Xu You (徐游 (Xú Yóu); born c. 960), was a Chinese official most active in the Southern Tang dynasty as a court minister, royal tutor, and artist. A member of the Xu family, comprising many government officials and civil servants, and descendant of Emperor Wu, he served as the Grand Guardian of Li Yu and enjoyed a close relationship with the royal family.

==Early life and career==
Xu You was born in c. 960, in Haizhou, China. His father was Xu Zhihui (徐知诲), one of Xu Wen's five sons. Thus, by default, Xu was already respected for being Xu Wen's grandson. Additionally, many of Xu's relatives worked for the government. During the reign of Emperor Yuanzong, he became the Grand Guardian of Li Yu, who was heir apparent to the throne. As Grand Guardian, Xu successfully proposed the construction of a "clear mind pavilion", from which imperial commands would be relayed, on the palace grounds at Jinling. He was also the chancellor of the capital. After the fall of the Southern Tang dynasty, Xu You was appointed as a Song court director alongside Xu Xuan (徐铉).

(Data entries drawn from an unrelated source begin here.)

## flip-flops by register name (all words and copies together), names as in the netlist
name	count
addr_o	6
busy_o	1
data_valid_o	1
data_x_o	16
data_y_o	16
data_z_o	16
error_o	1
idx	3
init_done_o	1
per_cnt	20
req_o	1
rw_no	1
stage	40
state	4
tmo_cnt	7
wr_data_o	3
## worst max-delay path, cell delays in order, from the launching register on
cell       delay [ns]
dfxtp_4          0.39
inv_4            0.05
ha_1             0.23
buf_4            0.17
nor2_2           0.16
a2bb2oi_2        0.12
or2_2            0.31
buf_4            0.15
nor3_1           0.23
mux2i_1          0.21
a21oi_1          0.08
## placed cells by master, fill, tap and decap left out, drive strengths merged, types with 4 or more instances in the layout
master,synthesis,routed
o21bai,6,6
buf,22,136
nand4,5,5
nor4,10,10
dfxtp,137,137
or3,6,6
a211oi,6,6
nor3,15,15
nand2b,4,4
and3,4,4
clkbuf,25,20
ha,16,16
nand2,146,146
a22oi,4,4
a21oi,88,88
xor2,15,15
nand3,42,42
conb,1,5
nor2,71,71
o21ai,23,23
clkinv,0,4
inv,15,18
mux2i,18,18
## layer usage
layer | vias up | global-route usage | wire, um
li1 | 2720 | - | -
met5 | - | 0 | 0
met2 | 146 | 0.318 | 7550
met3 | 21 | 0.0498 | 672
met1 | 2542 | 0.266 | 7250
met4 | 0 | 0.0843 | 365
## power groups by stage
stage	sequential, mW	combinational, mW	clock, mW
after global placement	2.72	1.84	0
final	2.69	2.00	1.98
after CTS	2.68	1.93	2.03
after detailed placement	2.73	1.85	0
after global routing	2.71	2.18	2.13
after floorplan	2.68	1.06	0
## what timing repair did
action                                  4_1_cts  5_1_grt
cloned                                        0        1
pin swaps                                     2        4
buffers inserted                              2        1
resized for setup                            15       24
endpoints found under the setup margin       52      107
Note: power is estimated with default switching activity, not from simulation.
File: config.mk
export PLATFORM = sky130hd
export DESIGN_NAME = pbx_cmd_issuer
export DESIGN_NICKNAME = d
export VERILOG_FILES = /design/src/rtl/pbx_bus_pkg.sv /design/src/rtl/pbx_ale_gen.sv /design/src/rtl/pbx_cmd_issuer.sv
export SDC_FILE = /design/constraint.sdc
export NUM_CORES = 1
export LEC_CHECK = 0
export ABC_AREA = 1
export BUFFER_PORTS_ARGS = -buffer_cell sky130_fd_sc_hd__buf_4
export CAP_MARGIN = 0
export CORE_UTILIZATION = 54
export DETAILED_ROUTE_END_ITERATION = 7
export PLACE_DENSITY = 0.76
export SKIP_LAST_GASP = 1
export SLEW_MARGIN = 20
export SYNTH_ARGS = -nofsm -noshare
export SYNTH_HDL_FRONTEND = slang
export SYNTH_SLANG_ARGS = --single-unit
File: constraint.sdc
create_clock -name clk -period 1.86 [get_ports clk]
set_clock_uncertainty 0.1 [all_clocks]
set_input_delay 0.093 -clock clk [delete_from_list [all_inputs] [get_ports clk]]
set_output_delay 0.093 -clock clk [all_outputs]
set_load 0.02 [all_outputs]
File: src/rtl/pbx_bus_pkg.sv
// Shared definitions for the PBX CPLD command bus: command codes and
// the frame sequencer state type.
package pbx_bus_pkg;

    localparam logic [3:0] CMD_TRST      = 4'd0;
    localparam logic [3:0] CMD_TONECK    = 4'd1;
    localparam logic [3:0] CMD_COMECK    = 4'd2;
    localparam logic [3:0] CMD_CS0_LO    = 4'd5;
    localparam logic [3:0] CMD_CS1_LO    = 4'd6;
    localparam logic [3:0] CMD_RLY_EXT   = 4'd7;
    localparam logic [3:0] CMD_RLY_TRK   = 4'd8;
    localparam logic [3:0] CMD_PLAY_ON   = 4'd9;
    localparam logic [3:0] CMD_PLAY_OFF  = 4'd10;
    localparam logic [3:0] CMD_REC_ON    = 4'd11;
    localparam logic [3:0] CMD_REC_OFF   = 4'd12;
    localparam logic [3:0] CMD_CS0_HI    = 4'd13;
    localparam logic [3:0] CMD_CS1_HI    = 4'd14;
    localparam logic [3:0] CMD_RESET_ALL = 4'd15;

    // Fall ticks spent in SETUP after the one that loads p2, before cs_n drops.
    // Two ALE rises with the new code and cs_n high: latch, then decode.
    localparam int unsigned SETUP_HOLD_FALLS = 2;

    typedef enum logic [1:0] {
        ST_IDLE,
        ST_SETUP,
        ST_ACTIVE,
        ST_RECOVER
    } pbx_state_t;

endpackage

File: src/rtl/pbx_ale_gen.sv
// Free-running ALE generator: ale toggles every ALE_DIV clk cycles; the
// wrap cycle is flagged as a rise tick (ale about to go high) or a fall
// tick (ale about to go low).
module pbx_ale_gen #(
    parameter int unsigned ALE_DIV = 4
) (
    input  logic clk,
    input  logic rst,
    output logic ale,
    output logic rise_tick,
    output logic fall_tick
);

    localparam int unsigned CW = (ALE_DIV > 1) ? $clog2(ALE_DIV) : 1;

    logic [CW-1:0] cnt;
    logic          wrap;

    assign wrap      = (cnt == CW'(ALE_DIV - 1));
    assign rise_tick = wrap && !ale;
    assign fall_tick = wrap && ale;

    // Divider count and ale toggle at each wrap.
    always_ff @(posedge clk) begin
        if (rst) begin
            cnt <= '0;
            ale <= 1'b0;
        end else if (wrap) begin
            cnt <= '0;
            ale <= ~ale;
        end else begin
            cnt <= cnt + 1'b1;
        end
    end

endmodule

File: src/rtl/pbx_cmd_issuer.sv
// Host-side PBX command initiator: accepts a 4-bit code over valid/ready and
// emits one complete p2/cs_n frame aligned to the free-running ALE strobe.
module pbx_cmd_issuer
    import pbx_bus_pkg::*;
#(
    parameter int unsigned ALE_DIV       = 4,
    parameter int unsigned LOW_EDGES     = 1,
    parameter int unsigned RECOVER_EDGES = 3
) (
    input  logic       clk,
    input  logic       rst,
    input  logic       cmd_valid,
    input  logic [3:0] cmd_code,
    output logic       cmd_ready,
    output logic       cmd_done,
    output logic       busy,
    output logic [3:0] p2,
    output logic       ale,
    output logic       cs_n
);

    localparam int unsigned RW = $clog2(RECOVER_EDGES + 1);

    logic          rise_tick;
    logic          fall_tick;

    pbx_state_t    state, state_n;
    logic [3:0]    code_q, code_n;
    logic [3:0]    p2_q, p2_n;
    logic          cs_n_q, cs_n_d;
    logic [1:0]    setup_cnt, setup_cnt_n;
    logic [1:0]    low_cnt, low_cnt_n;
    logic [RW-1:0] rec_cnt, rec_cnt_n;
    logic          done_c;

    pbx_ale_gen #(
        .ALE_DIV(ALE_DIV)
    ) u_ale_gen (
        .clk       (clk),
        .rst       (rst),
        .ale       (ale),
        .rise_tick (rise_tick),
        .fall_tick (fall_tick)
    );

    // State, captured code, bus pins and edge counters.
    always_ff @(posedge clk) begin
        if (rst) begin
            state     <= ST_IDLE;
            code_q    <= '0;
            p2_q      <= '0;
            cs_n_q    <= 1'b1;
            setup_cnt <= '0;
            low_cnt   <= '0;
            rec_cnt   <= '0;
        end else begin
            state     <= state_n;
            code_q    <= code_n;
            p2_q      <= p2_n;
            cs_n_q    <= cs_n_d;
            setup_cnt <= setup_cnt_n;
            low_cnt   <= low_cnt_n;
            rec_cnt   <= rec_cnt_n;
        end
    end

    // Frame sequencing: every p2/cs_n change lands on a fall tick.
    always_comb begin
        state_n     = state;
        code_n      = code_q;
        p2_n        = p2_q;
        cs_n_d      = cs_n_q;
        setup_cnt_n = setup_cnt;
        low_cnt_n   = low_cnt;
        rec_cnt_n   = rec_cnt;
        done_c      = 1'b0;

        case (state)
            ST_IDLE: begin
                cs_n_d = 1'b1;
                if (cmd_valid) begin
                    code_n      = cmd_code;
                    setup_cnt_n = '0;
                    state_n     = ST_SETUP;
                end
            end

            ST_SETUP: begin
                // First fall tick loads p2; the code then sits through two
                // ALE rises with cs_n high before cs_n is pulled low.
                if (fall_tick) begin
                    if (setup_cnt == 2'(SETUP_HOLD_FALLS)) begin
                        cs_n_d    = 1'b0;
                        low_cnt_n = '0;
                        state_n   = ST_ACTIVE;
                    end else begin
                        if (setup_cnt == '0) begin
                            p2_n = code_q;
                        end
                        setup_cnt_n = setup_cnt + 2'd1;
                    end
                end
            end

            ST_ACTIVE: begin
                if (fall_tick && (low_cnt == 2'(LOW_EDGES))) begin
                    cs_n_d    = 1'b1;
                    rec_cnt_n = '0;
                    state_n   = ST_RECOVER;
                end else if (rise_tick) begin
                    low_cnt_n = low_cnt + 2'd1;
                end
            end

            ST_RECOVER: begin
                if (fall_tick && (rec_cnt == RW'(RECOVER_EDGES))) begin
                    done_c  = 1'b1;
                    state_n = ST_IDLE;
                end else if (rise_tick) begin
                    rec_cnt_n = rec_cnt + 1'b1;
                end
            end

            default: begin
                state_n = ST_IDLE;
            end
        endcase
    end

    assign cmd_ready = (state == ST_IDLE);
    assign busy      = ~cmd_ready;
    assign cmd_done  = done_c;
    assign p2        = p2_q;
    assign cs_n      = cs_n_q;

endmodule

## Word level (Yosys, flattened, before mapping)

Cells that the tools add are included.
Widths: inputs -> output; s select.

- Flip-flop bits (word level): 20
- Input bits: 7
- Output and inout bits: 9
- Logic and storage cells: 77

- Add/subtract/negate cells: 4
- Equal/unequal tests: 17
- Mux-type cells: 25
- Bitwise gates (word level): 3
- Reduce and logical (&&, ||, !) cells: 19

Operator list:

| kind | number |
|---|---|
| $mux 2 | 15 |
| $ne 2x2->1 const B | 10 |
| $reduce_and 4->1 | 4 |
| $pmux 2 s2 | 3 |
| $eq 2x2->1 const B | 5 |
| $reduce_and 5->1 | 2 |
| $add 2x1->2 const B | 4 |
| $pmux 2 s4 | 1 |
| $reduce_bool 2->1 | 3 |
| $mux 1 | 5 |
| $eq 2x1->1 const B | 2 |
| $logic_and 1x1->1 | 4 |
| $logic_not 2->1 | 2 |
| $not 1->1 | 3 |
| $pmux 1 s3 | 1 |
| $reduce_bool 3->1 | 1 |
| $reduce_and 2->1 | 1 |
| $reduce_or 2->1 | 1 |
| $logic_not 1->1 | 1 |

## Depth between registers and ports, before layout

Gate-level depths: netlist of run 1.

- Word-level depth: 5
- Gate-level depth with buffers: 10
- Depth with buffers taken out: 10

## By module

A second synthesis of run 1 with hierarchy kept.

- Cells, all modules: 161
- Area total of the unflattened synthesis: 1098.6 sq um

Modules (own cells, without submodules):

| module | times used | cells each | area each (sq um) | sequential area each (sq um) |
|---|---|---|---|---|
| pbx_cmd_issuer | 1 | 147 | 983.4 | 340.3 |
| pbx_ale_gen | 1 | 14 | 115.1 | 60.1 |

## Least setup slack after synthesis of run 1

Ideal clock, no wire load.

- Path type: reg-to-reg
- Start: register state[0]
- End: register setup_cnt[0]
- Library setup time: 0.113 ns
- Arrival: 1.217 ns
- Data required time: 1.647 ns
- Slack: 0.431 ns
- Stages on the path, launching flop included: 9
- Buffers on the path: 0
- Period minus slack after synthesis: 1.429 ns
- Cell sequence: dfxtp_1 > inv_1 > ha_1 > nand2_1 > nand2_1 > a21oi_2 > nand2_1 > nand2_1 > nor2_1

- Cells in the longest elaborated chain, start to end: 3
- Elaborated cells between the ends (all ways): 8
- Classes of those cells: eq/ne: 4; mux: 1; reduce/logical: 3

Ends and longest elaborated chain:

| element | line | text |
|---|---|---|
| from (decl) | pbx_cmd_issuer.sv:27 | `pbx_state_t state, state_n;` |
| from (signal assigned) | pbx_cmd_issuer.sv:57 | `state <= state_n;` |
| $logic_not 2->1 (*) | -- |  |
| via cmd_ready | pbx_cmd_issuer.sv:14 | `output logic cmd_ready,` |
| $ne 2x2->1 (no source line) / $reduce_bool 2->1 (equally long branches) | -- |  |
| $reduce_and 4->1 (no source line) | -- |  |
| to (signal assigned) | pbx_cmd_issuer.sv:61 | `setup_cnt <= setup_cnt_n;` |
| to (decl) | pbx_cmd_issuer.sv:31 | `logic [1:0] setup_cnt, setup_cnt_n;` |

Mark *: on every way through the listed nets, which the timed path passes. The rest lies on a longest branch.
A chain may end at the register's enable or synchronous reset.

## Worst setup path after layout of run 1

- Start: register u_ale_gen.cnt[0]
- End: output port cmd_done

- Cells in the longest elaborated chain, start to end: 5

Ends and longest elaborated chain:

| element | line | text |
|---|---|---|
| from (decl) | pbx_ale_gen.sv:16 | `logic [CW-1:0] cnt;` |
| from (signal assigned) | pbx_ale_gen.sv:32 | `cnt <= cnt + 1'b1;` |
| $eq 2x2->1 | pbx_ale_gen.sv:19 | `assign wrap = (cnt == CW'(ALE_DIV - 1));` |
| $logic_and 1x1->1 | pbx_ale_gen.sv:21 | `assign fall_tick = wrap && ale;` |
| $logic_and 1x1->1 | pbx_cmd_issuer.sv:116 | `if (fall_tick && (rec_cnt == RW'(RECOVER_EDGES))) begin` |
| $mux 1 | pbx_cmd_issuer.sv:116 |  |
| $mux 1 | pbx_cmd_issuer.sv:78 | `case (state)` |
| to (decl) | pbx_cmd_issuer.sv:15 | `output logic cmd_done,` |

No other way between the ends.

==> results.py, run 1 <==
metrics = {
    "clock_tree": {
        "path_clk_slew_ns": 0.12,
        "clock_latency_ns": 0.31,
        "cts_root_buffer": "clkbuf_4",
        "cts_made_buffers": 3,
        "cts_tree": "yes",
        "cts.sinks": 20,
        "cts_buffer_depth": 2,
        "cts-resized-gates": 0,
        "h-tree-depth": 1,
    },
    "setup_path": {
        "critical_path_peak_fanout": 9,
        "r2r_end": "rec_cnt[0]",
        "crit_end": "cmd_done",
        "slowest_delay_ns": 0.36,
        "cp-end-kind": "output pin",
        "crit_path_start": "u_ale_gen.cnt[0]",
        "worstRegToRegCells": 8,
        "crit_arrival_ns": 1.42,
        "path_delay_family": "flip-flops",
        "slowest_stage": "dfxtp_1",
        "cp.depth": 4,
        "reg2reg_slack_ns": 0.30,
        "crit_type": "reg -> out",
        "timing.critical_path.buf_inv": 1,
        "worstPathRequired_ns": 1.67,
        "worstSetupStartpointType": "register",
        "r2r_start": "u_ale_gen.cnt[0]",
        "crit_chain": "ha_1, nand3_1, nor2_1, buf_4",
    },
    "power_and_ir_drop": {
        "clockPowerShare": 0.213,
        "switchingPower_uw": 669,
        "p_int_uw": 1030,
        "seq_power_share": 0.341,
        "p_per_area_nw_per_um2": 1330,
        "pwr-share-comb": 0.446,
        "ir_worst_vdd_uv": 877,
        "leakagePower_uw": 0.000652,
        "sw_frac_of_total": 0.395,
    },
    "sta": {
        "maxSlewViolCount": 0,
        "hold-worst-slack_ns": 0.0993,
        "relSlewSlack": 0.700,
        "worst_pin_slew_ns": 0.450,
        "period_minus_slack_ns": 1.62,
        "hold_viol": 0,
        "max_freq_mhz": 619,
        "timing.setup.tns_ns": 0,
        "period_share": 0.869,
        "rsz0062_at_grt": "false",
        "setup_viol": 0,
    },
    "die": {
        "die-area_um2": 2120,
        "chipWidth_um": 46.0,
        "coreArea_um2": 1760,
        "start_util": 0.594,
        "io_pins": 16,
        "die_height_um": 46.0,
        "rows": 15,
    },
    "grt": {
        "grt_pass1_vias": 862,
        "grt_max_degree": 17,
        "grt_pass1_wl_mm": 3.55,
        "grt_usage": 0.232,
        "globalRouteOverflowTotal": 0,
        "antenna_found_initial": 0,
    },
    "logic_synthesis": {
        "avgSynthCellArea_um2": 6.94,
        "synth-seq-cells": 20,
        "syn_nets": 167,
        "ys_types": 19,
        "syn-cell-area_um2": 1050,
        "synthCells": 151,
        "ys_seq_area_frac": 0.382,
        "ys_warn_count": 0,
    },
    "cells_and_area": {
        "nFillCells": 174,
        "finalNetCount": 190,
        "stdcell_area_um2": 1280,
        "layout_common_cells": "nor2_1, nand2_1, inv_1",
        "multi_input_area_um2": 541,
        "seqCellArea_um2": 400,
        "num_antenna_cells": 0,
        "area_growth_pct": 22.0,
        "final_common_cell": "nor2_1",
        "drive_above_1_share": 0.145,
    },
    "drt": {
        "wl_per_cell_um": 10.8,
        "wirelength_mm": 2.13,
        "first_pass_iters": 7,
        "drtIter0Drc": 21,
        "antenna_left": 0,
        "viasPerCell": 4.96,
        "vias": 982,
        "drc": 0,
    },
    "run_status": {
        "status": "complete, no violations",
    },
    "placement": {
        "postPlaceCellArea_um2": 1170,
        "port_buffers": 15,
        "hpwl_mm": 1.54,
        "place.gp.congestion": 0.836,
    },
    "job": {
        "max_cap_viol_count": 0,
    },
    "min_path": {
        "min_from": "cmd_valid",
        "hold_path.class": "in -> reg",
    },
}
-- cell families (layout without fill, tap and decap cells) --
kind of cell    Yosys count  in the layout  synth area share
flops                    20             20             0.382
buf+inv                  26             48             0.102
fa+ha+maj                 9              9             0.108
simple gates             80             80             0.326
compound gates           16             16            0.0824
-- worst register-to-register path, cell delays in order, from the launching register on --
cell	delay (ns)
dfxtp_1	0.36
ha_1	0.33
nand3_1	0.15
nand2_2	0.13
nand2_1	0.07
inv_1	0.05
nand2_1	0.07
o21ai_0	0.15
inv_1	0.06
-- worst min path at each step --
stage                  endpoint  slack (ns)  cells past startpoint
2_1_floorplan  u_ale_gen.cnt[0]        0.06                      1
4_1_cts               code_q[2]        0.09                      4
3_5_place_dp   u_ale_gen.cnt[0]        0.20                      2
3_3_place_gp   u_ale_gen.cnt[0]        0.20                      2
6_report              code_q[3]         0.1                      4
5_1_grt               code_q[3]        0.15                      4
-- metal layers --
metal	vias to the layer above	global-route usage	share of wire
met3	4	0.0238	0.039
li1	511	-	-
met1	441	0.295	0.47
met5	-	0	0
met4	0	0.0882	0.011
met2	26	0.400	0.48
-- sequential cells by signal, indices dropped and copies added, names as in the netlist --
signal and count:
p2 4, code_q 4, setup_cnt 2, u_ale_gen.cnt 2
cs_n 1, rec_cnt 2, state 2, u_ale_gen.ale 1
low_cnt 2
-- repair_timing --
item,CTS,global route
hold endpoints to repair,8,0
endpoints found under the setup margin,0,0
hold buffers,5,0
buffers inserted,0,0
-- final cells by class --
cell class | instances | share of cell area
Sequential cell | 20 | 0.313
Clock buffer | 3 | 0.0176
Inverter | 24 | 0.0705
Multi-Input combinational cell | 105 | 0.423
Clock inverter | 1 | 0.0235
Tap cell | 25 | 0.0245
Timing Repair Buffer | 20 | 0.127
-- Yosys cell counts, drive strengths merged --
master   n  share of area
buf      2          0.016
nand3    7          0.033
nor3     2         0.0096
ha       9           0.11
nor3b    1         0.0072
nor2    34           0.13
or2      2          0.012
nand4    2          0.018
a21oi    5          0.027
o211ai   1         0.0072
inv     24          0.086
nand2   32           0.12
o21ai   10          0.048
dfxtp   20           0.38
-- per-stage QoR --
stage               utilization  worst slack (ns)  cells  total power [uW]
floorplan                     -             0.431    151              1150
global placement          0.666             0.379    189              1300
detailed placement        0.666             0.317    189              1340
CTS                       0.724             0.268    198              1700
global route              0.724             0.140    198              1830
finish                    0.724             0.244    198              1690
-- power groups by stage --
stage | Sequential (uW) | Clock (uW) | Combinational [uW]
global route | 587 | 378 | 867
detailed placement | 589 | 0 | 747
CTS | 579 | 365 | 760
finish | 578 | 360 | 756
global placement | 583 | 0 | 712
floorplan | 589 | 0 | 558
(Power assumes the default switching activity.)
==> inputs of run 2 (changes only) <==
--- a/config.mk
+++ b/config.mk
@@ -8,11 +8,12 @@
 export ABC_AREA = 1
 export BUFFER_PORTS_ARGS = -buffer_cell sky130_fd_sc_hd__buf_4
 export CAP_MARGIN = 0
-export CORE_UTILIZATION = 54
+export CORE_UTILIZATION = 55
 export DETAILED_ROUTE_END_ITERATION = 7
-export PLACE_DENSITY = 0.76
+export PLACE_DENSITY = 0.77
 export SKIP_LAST_GASP = 1
 export SLEW_MARGIN = 20
 export SYNTH_ARGS = -nofsm -noshare
 export SYNTH_HDL_FRONTEND = slang
+export SYNTH_HIERARCHICAL = 1
 export SYNTH_SLANG_ARGS = --single-unit
==> run 2 against run 1 <==
Effect of this change:
- final cell count increased by 5.6%
- critical endpoint unchanged
- clock power is essentially flat
- critical path depth grew 2
- sequential power rose by 2%
- sequential share of layout area decreased by 1.5 points
- design area grew 4.9%
- core utilization rose by 2.0 points
- highest routed layer unchanged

Xu is described as a loyal subject of Li Yu. Following the death of Yuanzong in 961, Li Congshan attempted to seize the crown from the heir and his elder brother Li Yu. Viewing this as an opportune moment, the younger Li tried to coerce Xu into passing him Li Jing's final will, citing their shared genealogy and Xu's father's respect for Yuanzong. Xu was not convinced with the unlawful suggestion, however, and promptly reported the matter to the crown prince. Consequently, Li Congshan was demoted from Prince of Han to Duke of Southern Chu.

He was a "clever" inventor and reportedly built a working qiqi (欹器 (leaning vessel)), a time-measuring device, from scratch. By Xu's time, the qiqi had already been obsolete and virtually none of his peers knew how to operate one. He was also well-read in the arts, especially Chinese painting, and enjoyed travelling, particularly with the royal family.

Xu died of an illness. Controversially, Xu Xuan commented on his death, "Would Zhou Gong and Confucius play tricks, and cause this man to die an early death?" (Note: In Chinese: "难道周公、孔子也会作祟,致使此人早早归天?") This insinuated that Xu You was in fact a flawed official who contravened the teachings of the aforementioned sages.

==In popular media==
Xu is mentioned in a fictitious tale collected in A Record of Ghosts and the Living, in which he dreams of a "an emissary dressed in black" who informs him that he will "become Lord of the Northern Dipper". He is also told in his dream that Chen Kangbo (陳康伯) will be his vice-magistrate; both men die concurrently a year later. This story is cited in Chen Shiyuan's Encyclopedia of Dreams (夢占逸旨) as a reason for "the noble man who cultivates himself while awaiting his destiny" to heed his dreams. Xu You is portrayed by Beijing actor Gao Yuqing in the 2005 Chinese historical drama How Much Sorrow Do You Have.